Drums Rock is an indie virtual reality rhythm game developed and published by Garage 51. Heavily inspired by Guitar Hero, in this game you play a drum kit in VR, hitting drums and cymbals with virtual sticks using your controllers.

The game was released in February 17th, 2022 for the Meta Quest platform, and one year after on PlayStation VR2 and PCVR via Steam. It was one of PSVR2 launch titles.

== Gameplay ==

Screenshot of the game, showing the drumkit, the virtual drum sticks and one monster note

The game features a drum kit with four drums and two cymbals. The notes are depicted as flying dragons towards the player. The Campaign mode, with around five hours of gameplay, initially featured a total of 25 songs, being 9 known rock and heavy metal songs (covers from bands such as Evanescence, Joan Jett and the Blackhearts and Ram Jam) and 16 original songs, split in four different worlds with demon bosses to beat. You progress on the game by completing challenges on each songs, which give you up to three stars depending on the specific tasks required. The drum sticks can be thrown upwards for extra points, and specifically on the PSVR2, as it supports foveated rendering and thus can track the players' eyes, there's also a multiplier bonus for "showing off" by playing with your eyes closed.

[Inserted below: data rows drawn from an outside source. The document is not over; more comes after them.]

module id_stage_pipe
   import id_stage_pkg::*;
#(
   parameter int XLEN  = 32,
   parameter int NREGS = 32,
   localparam int AW   = $clog2(NREGS)
) (
   input  logic            clk,
   input  logic            rst_n,
   input  logic            if_valid,
   input  logic [31:0]     if_instr,
   input  logic [XLEN-1:0] if_pc,
   output logic            id_ready,
   input  logic            flush,
   input  logic            wb_we,
   input  logic [AW-1:0]   wb_rd,
   input  logic [XLEN-1:0] wb_data,
   output logic            ex_valid,
   output logic [XLEN-1:0] ex_pc,
   output logic [XLEN-1:0] ex_rs1_data,
   output logic [XLEN-1:0] ex_rs2_data,
   output logic [XLEN-1:0] ex_imm,
   output logic [AW-1:0]   ex_rs1,
   output logic [AW-1:0]   ex_rs2,
   output logic [AW-1:0]   ex_rd,
   output logic [2:0]      ex_funct3,
   output logic            ex_funct7b5,
   output logic            ex_branch,
   output logic            ex_memread,
   output logic            ex_memwrite,
   output logic            ex_memtoreg,
   output logic            ex_alusrc,
   output logic            ex_regwrite,
   output logic [1:0]      ex_aluop,
   output logic            ex_illegal
);
   typedef struct packed {
      logic            valid;
      logic [XLEN-1:0] pc;
      logic [XLEN-1:0] rs1_data;
      logic [XLEN-1:0] rs2_data;
      logic [XLEN-1:0] imm;
      logic [AW-1:0]   rs1;
      logic [AW-1:0]   rs2;
      logic [AW-1:0]   rd;
      logic [2:0]      funct3;
      logic            funct7b5;
      ctrl_t           ctrl;
      logic            illegal;
   } idex_t;

   idex_t           idex_d, idex_q;
   ctrl_t           dec_ctrl;
   logic            dec_illegal, uses_rs1, uses_rs2;
   logic [31:0]     imm32;
   logic [AW-1:0]   rs1, rs2, rd;
   logic [XLEN-1:0] rs1_data, rs2_data;
   logic            hazard, take;

   assign rs1 = AW'(if_instr[19:15]);
   assign rs2 = AW'(if_instr[24:20]);
   assign rd  = AW'(if_instr[11:7]);

   id_decode u_dec (
      .instr    (if_instr),
      .ctrl     (dec_ctrl),
      .illegal  (dec_illegal),
      .uses_rs1 (uses_rs1),
      .uses_rs2 (uses_rs2),
      .imm32    (imm32)
   );

   id_regfile #(.XLEN(XLEN), .NREGS(NREGS)) u_rf (
      .clk   (clk),
      .rst_n (rst_n),
      .we    (wb_we),
      .wa    (wb_rd),
      .wd    (wb_data),
      .ra1   (rs1),
      .ra2   (rs2),
      .rd1   (rs1_data),
      .rd2   (rs2_data)
   );

   // Stall only on a live load in EX whose rd feeds an operand this instruction really uses.
   assign hazard = if_valid && idex_q.valid && idex_q.ctrl.memread && (idex_q.rd != '0) &&
                   ((uses_rs1 && idex_q.rd == rs1) || (uses_rs2 && idex_q.rd == rs2));
   // Flush consumes the fetch word even when it would otherwise stall.
   assign id_ready = flush || !hazard;
   assign take     = if_valid && !flush && !hazard;

   always_comb begin
      idex_d = '0;
      if (take) begin
         idex_d.valid    = 1'b1;
         idex_d.pc       = if_pc;
         idex_d.rs1_data = rs1_data;
         idex_d.rs2_data = rs2_data;
         idex_d.imm      = XLEN'($signed(imm32));
         idex_d.rs1      = rs1;
         idex_d.rs2      = rs2;
         idex_d.rd       = rd;
         idex_d.funct3   = if_instr[14:12];
         idex_d.funct7b5 = if_instr[30];
         idex_d.ctrl     = dec_ctrl;
         idex_d.illegal  = dec_illegal;
      end
   end

   always_ff @(posedge clk or negedge rst_n) begin
      if (!rst_n) idex_q <= '0;
      else        idex_q <= idex_d;
   end

   assign ex_valid    = idex_q.valid;
   assign ex_pc       = idex_q.pc;
   assign ex_rs1_data = idex_q.rs1_data;
   assign ex_rs2_data = idex_q.rs2_data;
   assign ex_imm      = idex_q.imm;
   assign ex_rs1      = idex_q.rs1;
   assign ex_rs2      = idex_q.rs2;
   assign ex_rd       = idex_q.rd;
   assign ex_funct3   = idex_q.funct3;
   assign ex_funct7b5 = idex_q.funct7b5;
   assign ex_branch   = idex_q.ctrl.branch;
   assign ex_memread  = idex_q.ctrl.memread;
   assign ex_memwrite = idex_q.ctrl.memwrite;
   assign ex_memtoreg = idex_q.ctrl.memtoreg;
   assign ex_alusrc   = idex_q.ctrl.alusrc;
   assign ex_regwrite = idex_q.ctrl.regwrite;
   assign ex_aluop    = idex_q.ctrl.aluop;
   assign ex_illegal  = idex_q.illegal;
endmodule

Other than the campaign, there's also a Challenge mode, in which players can play songs they already unlocked in the Campaign and compare their scores with other players.

Over the years, new content was added to the game, including licensed songs added on the base game for free, as well as several DLCs.

On their Discord server, devs announced that the next DLC to be released later in 2026 will be with Slipknot songs.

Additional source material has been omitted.